run A:
## mem32
module mem32 (
    input Clk,                
    input rst,              
    input wr,         
    input rd,            
    input [3:0] in_add,      
    input [31:0] Data_in_32,  
    output reg [31:0] Data_out_32,  
    output reg valid
);
Size: ~2000 cells after synthesis, ~73 I/O pins, ~13000 sq um of cells after synthesis.
==> flow/config.mk <==
export PLATFORM = sky130hd
export DESIGN_NAME = mem32
export DESIGN_NICKNAME = mem32
export VERILOG_FILES = /design/flow/design.v
export SDC_FILE = /design/flow/constraint.sdc
export NUM_CORES = 4
export LEC_CHECK = 0
export ABC_AREA = 1
export CAP_MARGIN = 5
export CELL_PAD_IN_SITES_GLOBAL_PLACEMENT = 1
export CORE_ASPECT_RATIO = 1.5
export CORE_MARGIN = 2
export CORE_UTILIZATION = 21
export CTS_CLUSTER_DIAMETER = 79
export CTS_CLUSTER_SIZE = 30
export GPL_TIMING_DRIVEN = 0
export HOLD_SLACK_MARGIN = 0.03
export MAX_ROUTING_LAYER = met5
export MIN_ROUTING_LAYER = met2
export PLACE_DENSITY_LB_ADDON = 0.07
export SLEW_MARGIN = 20
export TNS_END_PERCENT = 95
==> flow/constraint.sdc <==
create_clock -name core_clock -period 3.59 [get_ports {Clk}]
set_input_delay 0.7180 -clock core_clock [delete_from_list [all_inputs] [get_ports {Clk}]]
set_output_delay 0.7180 -clock core_clock [all_outputs]
set_load 0.01 [all_outputs]
run.sh (not shown) runs the stock make flow with config.mk's settings and CLKGATE_MAP_FILE=.
Run A: flow complete, layout not clean; failing: negative setup slack
What run B does differently from run A at the input level:
- ABC_AREA removed (was 1)
- HOLD_SLACK_MARGIN changed from 0.03 to 0.29
- CTS_CLUSTER_SIZE removed (was 30)
- CAP_MARGIN changed from 5 to 20
- PLACE_DENSITY_LB_ADDON removed (was 0.07)
- CORE_UTILIZATION changed from 21 to 65
- GPL_TIMING_DRIVEN removed (was 0)
- CORE_ASPECT_RATIO removed (was 1.5)
- CELL_PAD_IN_SITES_GLOBAL_PLACEMENT removed (was 1)
- SETUP_SLACK_MARGIN newly set to -0.15
- TNS_END_PERCENT changed from 95 to 5
- MAX_ROUTING_LAYER removed (was met5)
- MIN_ROUTING_LAYER removed (was met2)
- CTS_CLUSTER_DIAMETER removed (was 79)
- the clock period (ns, I/O delays scaled along) changed from 3.59 to 2.46
==> results <==
- Among run A and run B, the run that stopped before the end is run B, and it is the only one.
- Run B never completed; the flow aborted with a tool error in 5_1_grt.
- Compared with run A, run B shows a number of buffers inserted by port buffering that is 11 higher.
- Compared with run A, in run B cell area reported after detailed placement shows an increase of 2800 sq um; fraction of registers with async set or reset after synthesis did not really move; yosys synthesis chip area went up 6.0%; global placer's final weighted congestion moved up; floorplan net count shrank by about 19%.
- Taking run A as the reference, in run B synthesized area per cell went up, worst setup timing slack at the placement stage went up, distinct cell type count after synthesis went up, gate count after technology mapping went down.
- Die outline width in run B vs run A: down 28%
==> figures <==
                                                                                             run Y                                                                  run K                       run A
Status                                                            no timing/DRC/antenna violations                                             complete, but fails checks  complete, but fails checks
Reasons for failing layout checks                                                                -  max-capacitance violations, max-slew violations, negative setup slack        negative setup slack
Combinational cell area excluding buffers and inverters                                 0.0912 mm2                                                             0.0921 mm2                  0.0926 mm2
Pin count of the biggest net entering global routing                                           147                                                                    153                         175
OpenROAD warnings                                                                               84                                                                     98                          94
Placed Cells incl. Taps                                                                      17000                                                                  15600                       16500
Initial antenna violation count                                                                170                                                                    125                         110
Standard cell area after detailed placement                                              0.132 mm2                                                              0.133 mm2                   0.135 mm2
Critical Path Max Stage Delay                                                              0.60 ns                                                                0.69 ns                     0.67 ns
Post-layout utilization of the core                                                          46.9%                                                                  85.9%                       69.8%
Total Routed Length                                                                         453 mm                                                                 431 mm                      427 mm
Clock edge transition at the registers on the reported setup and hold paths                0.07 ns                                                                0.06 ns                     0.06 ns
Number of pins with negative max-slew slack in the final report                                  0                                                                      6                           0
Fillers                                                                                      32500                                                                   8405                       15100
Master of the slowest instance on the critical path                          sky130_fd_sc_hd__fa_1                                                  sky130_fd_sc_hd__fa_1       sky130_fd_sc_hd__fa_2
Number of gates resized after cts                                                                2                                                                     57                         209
## willow
// ALU
module ALU (
    input  logic clk,
    input  logic rst_n,
    input  logic [5:0] alu_op,
    input  logic word,
    input  logic [15:0] a,
    input  logic [15:0] b,
    input  logic cf_in,
    input  logic [4:0] shift_cnt,
    output logic [15:0] result
);
Size in the first run: roughly 2500 cells after synthesis, roughly 0.016 mm² of cells after synthesis.
clock: 50.7 ns
lec_check: 0
abc_area: 1
cap_margin: 20
cell_pad_in_sites_global_placement: 2
core_aspect_ratio: 0.79
core_margin: 2
core_utilization: 36
cts_cluster_size: 23
gpl_routability_driven: 0
gpl_timing_driven: 1
hold_slack_margin: 0.28
max_routing_layer: met5
place_density_lb_addon: 0.01
slew_margin: 20
tns_end_percent: 85
run.sh (not shown) runs the stock make flow with config.mk's settings and CLKGATE_MAP_FILE=.
In summary, willow completed successfully, with a layout that passed the timing, DRC and antenna checks.
For harbor, these inputs were changed with respect to willow:
Settings: removing CORE_ASPECT_RATIO (formerly 0.79); removing PLACE_DENSITY_LB_ADDON (formerly 0.01); removing TNS_END_PERCENT (formerly 85); removing HOLD_SLACK_MARGIN (formerly 0.28); removing GPL_TIMING_DRIVEN (formerly 1); removing GPL_ROUTABILITY_DRIVEN (formerly 0); changing CORE_UTILIZATION from 36 to 57; removing ABC_AREA (formerly 1); removing MAX_ROUTING_LAYER (formerly met5); removing CTS_CLUSTER_SIZE (formerly 23); removing CELL_PAD_IN_SITES_GLOBAL_PLACEMENT (formerly 2); changing the clock period (ns, I/O delays scaled along) from 50.7 to 34.3.
==> results <==
Taking willow as the reference, in harbor least setup slack across all paths after layout fell 9.64 ns, maximum fanout count along the critical path fell 7, distinct cell type count after synthesis rose 25, synthesized area fell about 1.2%, delay of the slowest cell on the worst path fell 0.03 ns.
Delta (harbor minus willow): number of vias in the routed layout moved up, initial cell density of the core went up 21 points.
Between harbor and willow, the final total power is higher for harbor.

Starting RTL as in the previous note.
export LEC_CHECK = 0
export CAP_MARGIN = 20
export CELL_PAD_IN_SITES_GLOBAL_PLACEMENT = 2
export CORE_ASPECT_RATIO = 1.98
export CORE_MARGIN = 2
export CORE_UTILIZATION = 29
export HOLD_SLACK_MARGIN = -0.06
export SLEW_MARGIN = 20
create_clock -name core_clock -period 100.0 [get_ports {clk}]
Then changed:
Settings changed: CELL_PAD_IN_SITES_GLOBAL_PLACEMENT 2 to not set, CORE_ASPECT_RATIO 1.98 to not set, CORE_UTILIZATION 29 to 25, HOLD_SLACK_MARGIN -0.06 to not set.
Clock period 100.0 ns to 52.8 ns, I/O delays scaled along.
The changed run went through all stages and came out clean.
Area after synthesis stays the same.
Design area goes up slightly.
Non-clock buffer count shrinks by 11.
Worst hold slack gets worse by 9400 ps.
Synthesized cell count does not change.
Worst setup slack gets worse by 36000 ps.
Total power rose by well over a third.
Wire length falls by a quarter to a third.
Clock-buffer cell count stays the same.
Die area grows by about a fifth.
Combinational power grows by well over a third.
Then changed:
Settings changed: CORE_UTILIZATION 25 to 65, CTS_CLUSTER_DIAMETER set to 84, TNS_END_PERCENT set to 5.
Clock period 52.8 ns to 30.6 ns, I/O delays scaled along.
- With this change the flow never finished: it broke off in 5_1_grt with GRT-0232
- synthesized area stays the same
- die size fell by 61%
- synthesized cell count does not change
Then changed:
Settings changed: CTS_CLUSTER_DIAMETER 84 to 98, TNS_END_PERCENT 5 to not set.
Clock period 30.6 ns to 36.7 ns, I/O delays scaled along.
What happened:
- Now the flow produced a clean layout
- area after synthesis does not change
- synthesized cell count does not change
- die size stays the same
Then changed:
Settings changed: TNS_END_PERCENT set to 5.
Clock period 36.7 ns to 29.6 ns, I/O delays scaled along.
Outcome: The new run ended with an error in 5_1_grt on GRT-0232. Die size stays the same. Synthesized area stays the same. Synthesized cell count does not change.
Then changed:
Settings changed: CORE_UTILIZATION 65 to 58, CTS_CLUSTER_DIAMETER 98 to not set.
Clock period 29.6 ns to 29.3 ns, I/O delays scaled along.
Now the flow produced a layout that fails on setup timing.
Die area climbs by about 12%.
Synthesized cell count stays the same.
Area after synthesis stays the same.
Power is estimated from default activity; no workload was simulated.
===== design/flow/config.mk =====
export PLATFORM = sky130hd
export DESIGN_NAME = system_bus
export DESIGN_NICKNAME = system_bus
export VERILOG_FILES = /design/flow/design.v
export SDC_FILE = /design/flow/constraint.sdc
export NUM_CORES = 4
export LEC_CHECK = 0
export CAP_MARGIN = 25
export CELL_PAD_IN_SITES_DETAIL_PLACEMENT = 0
export CELL_PAD_IN_SITES_GLOBAL_PLACEMENT = 1
export CORE_ASPECT_RATIO = 0.85
export CORE_MARGIN = 4
export CORE_UTILIZATION = 57
export CTS_CLUSTER_SIZE = 72
export SLEW_MARGIN = 15

===== design/flow/constraint.sdc =====
create_clock -name core_clock -period 3.13 [get_ports {clk}]
set_input_delay 0.6260 -clock core_clock [delete_from_list [all_inputs] [get_ports {clk}]]
set_output_delay 0.6260 -clock core_clock [all_outputs]
set_load 0.01 [all_outputs]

# WHAT IS NEEDED
Beginning with the line above that contains "Standard cell area", copy each line exactly up to and including the line that contains "Clock edge transition", and go no further.

# OUTPUT OF THE EXERCISE
Standard cell area after detailed placement                                              0.132 mm2                                                              0.133 mm2                   0.135 mm2
Critical Path Max Stage Delay                                                              0.60 ns                                                                0.69 ns                     0.67 ns
Post-layout utilization of the core                                                          46.9%                                                                  85.9%                       69.8%
Total Routed Length                                                                         453 mm                                                                 431 mm                      427 mm
Clock edge transition at the registers on the reported setup and hold paths                0.07 ns                                                                0.06 ns                     0.06 ns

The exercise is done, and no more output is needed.